Overfitting & regularization - Brother in Arms
Over-fitting
One of the issues which coder generally phase is to ensure their model doesn’t over-fit or under-fit. Now, it's not an easy task because you don’t have a specific answer for this question. However, there are multiple tools like your experience and ML literature, which equip you to come up with good answer (not the best one !).
Let’s talk about scenario with one feature variable where we have used two models to predict the output.
Consider the below models:
Model 1 – Y_Pred_Model1
Model 2 – Y_Pred_Model2
Which model you think is better?
To answer this question there are multiple concepts working in parallel. I can easily see model 1 is showing zero loss and in fact coincides with the actual output (red dots). Where as model two is more spread out the values. Model 1 seems to be the clear winner as its showing zero loss but it is really the case ?.To be honest, answer is not specific right now because we need more information. There comes the concept of regularization, which is way to ensure your model doesn’t over-fit. What do you mean by this?

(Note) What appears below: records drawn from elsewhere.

--- src/rtl/sync_ff_filt.sv ---
// Multi-channel level synchroniser with per-channel debounce and registered rise/fall strobes.
// Latency: din change to dout/rise/fall is STAGES+FILTER_CNT clk_rx edges; no backpressure.
module sync_ff_filt #(
  parameter int               WIDTH      = 4,
  parameter int               STAGES     = 2,
  parameter int               FILTER_CNT = 3,
  parameter logic [WIDTH-1:0] RST_VAL    = {WIDTH{1'b0}}
) (
  input  logic             clk_rx,
  input  logic             rst_n,
  input  logic [WIDTH-1:0] din,
  output logic [WIDTH-1:0] dout,
  output logic [WIDTH-1:0] rise,
  output logic [WIDTH-1:0] fall,
  output logic             any_edge
);

  localparam int            CW      = $clog2(FILTER_CNT + 1);
  localparam logic [CW-1:0] CNT_MAX = CW'(FILTER_CNT - 1);

  if (WIDTH < 1) begin : g_bad_width
    $error("sync_ff_filt: WIDTH must be >= 1");
  end
  if (STAGES < 2) begin : g_bad_stages
    $error("sync_ff_filt: STAGES must be >= 2");
  end
  if (FILTER_CNT < 1) begin : g_bad_filter
    $error("sync_ff_filt: FILTER_CNT must be >= 1");
  end

  // Metastability chain: pure flop-to-flop, no logic between stages.
  (* ASYNC_REG = "TRUE" *) logic [STAGES-1:0] r_sync [WIDTH];

  logic [CW-1:0]    r_cnt [WIDTH];
  logic [WIDTH-1:0] r_dout;
  logic [WIDTH-1:0] r_rise;
  logic [WIDTH-1:0] r_fall;
  logic [WIDTH-1:0] w_ds;

  always_comb begin
    w_ds = '0;
    for (int i = 0; i < WIDTH; i++) begin
      w_ds[i] = r_sync[i][STAGES-1];
    end
  end

  always_ff @(posedge clk_rx or negedge rst_n) begin
    if (!rst_n) begin
      for (int i = 0; i < WIDTH; i++) begin
        r_sync[i] <= {STAGES{RST_VAL[i]}};
        r_cnt[i]  <= '0;
      end
      r_dout <= RST_VAL;
      r_rise <= '0;
      r_fall <= '0;
    end else begin
      for (int i = 0; i < WIDTH; i++) begin
        r_sync[i] <= {r_sync[i][STAGES-2:0], din[i]};
        r_rise[i] <= 1'b0;
        r_fall[i] <= 1'b0;
        // Any return to the current level wipes the run; glitches earn no partial credit.
        if (w_ds[i] == r_dout[i]) begin
          r_cnt[i] <= '0;
        end else if (r_cnt[i] == CNT_MAX) begin
          r_dout[i] <= w_ds[i];
          r_cnt[i]  <= '0;
          r_rise[i] <= w_ds[i];
          r_fall[i] <= ~w_ds[i];
        end else begin
          r_cnt[i] <= r_cnt[i] + CW'(1);
        end
      end
    end
  end

  assign dout     = r_dout;
  assign rise     = r_rise;
  assign fall     = r_fall;
  assign any_edge = |(r_rise | r_fall);

endmodule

Consider, you are teaching a 2-year-old and you teach the baby how to identify dog and a sparrow. However, baby doesn’t know how a zebra would look like. So, when the baby sees zebra, baby might say it’s a dog because baby know about four-legged animal but not about any other variant from the animal kingdom.
Regularization
Interesting part in the above example is that baby has classified the data (Animal) even though baby has not really seen that data point. This is generalization which ML/DL algorithm find hard to achieve. We often, include the regularization parameter in our loss function and find a trade-off between bias and variance. Few examples:
- In case of Tree based algorithms, we prune the trees to avoid over-fitting or may be tune the depth etc.

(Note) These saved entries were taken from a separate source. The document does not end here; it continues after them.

<file path="src/rtl/muldiv_pkg.sv">
// Shared types and constants for the RV32M iterative multiply/divide unit.
package muldiv_pkg;

    typedef enum logic [2:0] {
        OP_MUL    = 3'b000,
        OP_MULH   = 3'b001,
        OP_MULHSU = 3'b010,
        OP_MULHU  = 3'b011,
        OP_DIV    = 3'b100,
        OP_DIVU   = 3'b101,
        OP_REM    = 3'b110,
        OP_REMU   = 3'b111
    } muldiv_op_e;

    typedef enum logic [1:0] {
        S_IDLE,
        S_BUSY,
        S_DONE
    } muldiv_state_e;

    localparam logic [31:0] DIV0_QUOT = 32'hFFFF_FFFF;
    localparam logic [31:0] INT_MIN   = 32'h8000_0000;

endpackage

</file>
<file path="src/rtl/muldiv_if.sv">
// EX-stage request/response bundle between the pipeline and the multiply/divide unit.
interface muldiv_if
    import muldiv_pkg::*;
#(
    parameter int WIDTH = 32
);
    logic             Start_E;
    muldiv_op_e       MulDivOp_E;
    logic [WIDTH-1:0] SrcA_E;
    logic [WIDTH-1:0] SrcB_E;
    logic             Flush_E;
    logic [WIDTH-1:0] MulDivResult_E;
    logic             MulDivDone_E;
    logic             MulDivStall_E;

    modport master (
        output Start_E, MulDivOp_E, SrcA_E, SrcB_E, Flush_E,
        input  MulDivResult_E, MulDivDone_E, MulDivStall_E
    );

    modport slave (
        input  Start_E, MulDivOp_E, SrcA_E, SrcB_E, Flush_E,
        output MulDivResult_E, MulDivDone_E, MulDivStall_E
    );
endinterface

</file>
<file path="src/rtl/muldiv_signfix.sv">
// Conditional two's-complement negate; used both for operand magnitude and result sign fixup.
module muldiv_signfix #(
    parameter int WIDTH = 32
) (
    input  logic [WIDTH-1:0] value,
    input  logic             negate,
    output logic [WIDTH-1:0] result
);
    assign result = negate ? (~value + WIDTH'(1)) : value;
endmodule

</file>
<file path="src/rtl/muldiv_unit.sv">
// Iterative RV32M multiply/divide unit: one shift-add / restoring-divide step per cycle,
// stalling the pipeline until a single-cycle DONE presents the result.
module muldiv_unit
    import muldiv_pkg::*;
#(
    parameter int WIDTH = 32
) (
    input logic      clk,
    input logic      rst_n,
    muldiv_if.slave  bus
);
    localparam int CW = $clog2(WIDTH);

    muldiv_state_e    state_q, state_d;
    logic [CW-1:0]    cnt_q, cnt_d;
    muldiv_op_e       op_q, op_d;
    logic             sign_a_q, sign_a_d, sign_b_q, sign_b_d;
    logic [WIDTH-1:0] mag_a_q, mag_a_d, mag_b_q, mag_b_d;
    logic [WIDTH-1:0] hi_q, hi_d, lo_q, lo_d;
    logic [WIDTH-1:0] result_q, result_d;

    logic             in_sign_a, in_sign_b, is_div_in, div_zero, div_ovf;
    logic [WIDTH-1:0] abs_a, abs_b, fast_res;

    assign in_sign_a = bus.SrcA_E[WIDTH-1] &&
                       (bus.MulDivOp_E inside {OP_MUL, OP_MULH, OP_MULHSU, OP_DIV, OP_REM});
    assign in_sign_b = bus.SrcB_E[WIDTH-1] &&
                       (bus.MulDivOp_E inside {OP_MUL, OP_MULH, OP_DIV, OP_REM});
    assign is_div_in = bus.MulDivOp_E[2];
    assign div_zero  = is_div_in && (bus.SrcB_E == '0);
    assign div_ovf   = (bus.MulDivOp_E inside {OP_DIV, OP_REM}) &&
                       (bus.SrcA_E == WIDTH'(INT_MIN)) && (bus.SrcB_E == '1);

    always_comb begin
        fast_res = '0;
        if (div_zero)
            fast_res = bus.MulDivOp_E[1] ? bus.SrcA_E : WIDTH'(DIV0_QUOT);
        else if (div_ovf)
            fast_res = bus.MulDivOp_E[1] ? '0 : WIDTH'(INT_MIN);
    end

    muldiv_signfix #(.WIDTH(WIDTH)) u_abs_a (.value(bus.SrcA_E), .negate(in_sign_a), .result(abs_a));
    muldiv_signfix #(.WIDTH(WIDTH)) u_abs_b (.value(bus.SrcB_E), .negate(in_sign_b), .result(abs_b));

    // One iteration: multiply accumulates into hi and shifts the multiplier out of lo;
    // divide shifts the dividend out of lo into the remainder and shifts quotient bits in.
    logic [WIDTH:0]   mul_sum, div_shift, div_diff;
    logic             div_ok;
    logic [WIDTH-1:0] step_hi, step_lo;

    assign mul_sum   = {1'b0, hi_q} + (lo_q[0] ? {1'b0, mag_a_q} : '0);
    assign div_shift = {hi_q, lo_q[WIDTH-1]};
    assign div_diff  = div_shift - {1'b0, mag_b_q};
    assign div_ok    = ~div_diff[WIDTH];
    assign step_hi   = op_q[2] ? (div_ok ? div_diff[WIDTH-1:0] : div_shift[WIDTH-1:0])
                               : mul_sum[WIDTH:1];
    assign step_lo   = op_q[2] ? {lo_q[WIDTH-2:0], div_ok} : {mul_sum[0], lo_q[WIDTH-1:1]};

    logic [2*WIDTH-1:0] prod_fix;
    logic [WIDTH-1:0]   quot_fix, rem_fix, final_res;

    muldiv_signfix #(.WIDTH(2*WIDTH)) u_fix_prod (
        .value({step_hi, step_lo}), .negate(sign_a_q ^ sign_b_q), .result(prod_fix));
    muldiv_signfix #(.WIDTH(WIDTH)) u_fix_quot (
        .value(step_lo), .negate(sign_a_q ^ sign_b_q), .result(quot_fix));
    muldiv_signfix #(.WIDTH(WIDTH)) u_fix_rem (
        .value(step_hi), .negate(sign_a_q), .result(rem_fix));

    always_comb begin
        unique case (op_q)
            OP_MUL:                      final_res = prod_fix[WIDTH-1:0];
            OP_MULH, OP_MULHSU, OP_MULHU: final_res = prod_fix[2*WIDTH-1:WIDTH];
            OP_DIV, OP_DIVU:             final_res = quot_fix;
            default:                     final_res = rem_fix;
        endcase
    end

    always_comb begin
        state_d  = state_q;
        cnt_d    = cnt_q;
        op_d     = op_q;
        sign_a_d = sign_a_q;
        sign_b_d = sign_b_q;
        mag_a_d  = mag_a_q;
        mag_b_d  = mag_b_q;
        hi_d     = hi_q;
        lo_d     = lo_q;
        result_d = result_q;
        unique case (state_q)
            S_IDLE: begin
                if (bus.Start_E && !bus.Flush_E) begin
                    op_d     = bus.MulDivOp_E;
                    sign_a_d = in_sign_a;
                    sign_b_d = in_sign_b;
                    mag_a_d  = abs_a;
                    mag_b_d  = abs_b;
                    cnt_d    = '0;
                    if (div_zero || div_ovf) begin
                        result_d = fast_res;
                        state_d  = S_DONE;
                    end else begin
                        hi_d    = '0;
                        lo_d    = is_div_in ? abs_a : abs_b;
                        state_d = S_BUSY;
                    end
                end
            end
            S_BUSY: begin
                hi_d  = step_hi;
                lo_d  = step_lo;
                cnt_d = cnt_q + CW'(1);
                if (cnt_q == CW'(WIDTH-1)) begin
                    result_d = final_res;
                    state_d  = S_DONE;
                end
            end
            S_DONE:  state_d = S_IDLE;
            default: state_d = S_IDLE;
        endcase
        if (bus.Flush_E) begin
            state_d  = S_IDLE;
            cnt_d    = '0;
            result_d = result_q;
        end
    end

    always_ff @(posedge clk or negedge rst_n) begin
        if (!rst_n) begin
            state_q  <= S_IDLE;
            cnt_q    <= '0;
            op_q     <= OP_MUL;
            sign_a_q <= 1'b0;
            sign_b_q <= 1'b0;
            mag_a_q  <= '0;
            mag_b_q  <= '0;
            hi_q     <= '0;
            lo_q     <= '0;
            result_q <= '0;
        end else begin
            state_q  <= state_d;
            cnt_q    <= cnt_d;
            op_q     <= op_d;
            sign_a_q <= sign_a_d;
            sign_b_q <= sign_b_d;
            mag_a_q  <= mag_a_d;
            mag_b_q  <= mag_b_d;
            hi_q     <= hi_d;
            lo_q     <= lo_d;
            result_q <= result_d;
        end
    end

    assign bus.MulDivStall_E  = ((state_q == S_IDLE) && bus.Start_E && !bus.Flush_E) ||
                                (state_q == S_BUSY);
    assign bus.MulDivDone_E   = (state_q == S_DONE);
    assign bus.MulDivResult_E = result_q;

endmodule

</file>
<file path="src/flat_wrapper.sv">
// flat-port wrapper written by rule: the top's interface ports become plain ports
module muldiv_unit_flat import muldiv_pkg::*;
#(
    parameter int WIDTH = 32
)
  (clk, rst_n, bus_Start_E, bus_MulDivOp_E, bus_SrcA_E, bus_SrcB_E, bus_Flush_E, bus_MulDivResult_E, bus_MulDivDone_E, bus_MulDivStall_E);
  muldiv_if #(.WIDTH(WIDTH)) bus_i ();
  input logic clk;
  input logic rst_n;
  input wire logic [$bits(bus_i.Start_E)-1:0] bus_Start_E;
  input wire logic [$bits(bus_i.MulDivOp_E)-1:0] bus_MulDivOp_E;
  input wire logic [$bits(bus_i.SrcA_E)-1:0] bus_SrcA_E;
  input wire logic [$bits(bus_i.SrcB_E)-1:0] bus_SrcB_E;
  input wire logic [$bits(bus_i.Flush_E)-1:0] bus_Flush_E;
  output wire logic [$bits(bus_i.MulDivResult_E)-1:0] bus_MulDivResult_E;
  output wire logic [$bits(bus_i.MulDivDone_E)-1:0] bus_MulDivDone_E;
  output wire logic [$bits(bus_i.MulDivStall_E)-1:0] bus_MulDivStall_E;
  assign bus_i.Start_E = bus_Start_E;
  assign bus_i.MulDivOp_E = bus_MulDivOp_E;
  assign bus_i.SrcA_E = bus_SrcA_E;
  assign bus_i.SrcB_E = bus_SrcB_E;
  assign bus_i.Flush_E = bus_Flush_E;
  assign bus_MulDivResult_E = bus_i.MulDivResult_E;
  assign bus_MulDivDone_E = bus_i.MulDivDone_E;
  assign bus_MulDivStall_E = bus_i.MulDivStall_E;
  muldiv_unit #(.WIDTH(WIDTH)) u_core (.clk(clk), .rst_n(rst_n), .bus(bus_i));
endmodule
</file>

- In Ridge and lasso we use L1 and L2 regularization to avoid over-fitting.
Ideally, whenever one model the data, they keep different splits of data sets. Let’s say, I have 1 million data points about I need to classify text into n number of categories. One would split the data into test and training set. And then further split training set into validation set (refer cross validation which can help you choose parameters like C in SVM or ideal split ratio or bandwidth parameter in Locally weighted regression). One would train the data and check out its accuracy on test set and then conclude whether the model over-fits or under-fits. Few ways which i use are:
- Check the deviation between the training and test accuracy
- Check loss curve highlighting both training and test loss with every epoch.
- Tweak hyper-parameters, dropout probability.
- Data distribution analysis of training set and out of sample data sets.
Like i said in the beginning, one of the most important tool to come up with good model is your past experience across domains, which enable you to tweak your strategies and come up with better performing models.
Caveats
Please note that above strategy doesn’t ensure your model is good even if you find the model performance on both train and test data set. Why? because here we have one colossal assumption that the data set of 1 million data points represent the overall distribution. Personally, I have seen situations where my model is working well on all the splits but in "out of sample" data sets it was “bad”. I have encountered these situations while I was working in social media analytics space.
Hence, it is very important to analyze the data and perform strong EDA on the data set. Best way is to may be use multi-gram approach and check out the distributions of data sets and make sure they are not completely different. If they are different then you need to get in touch with the data procurement stakeholder and understand the data.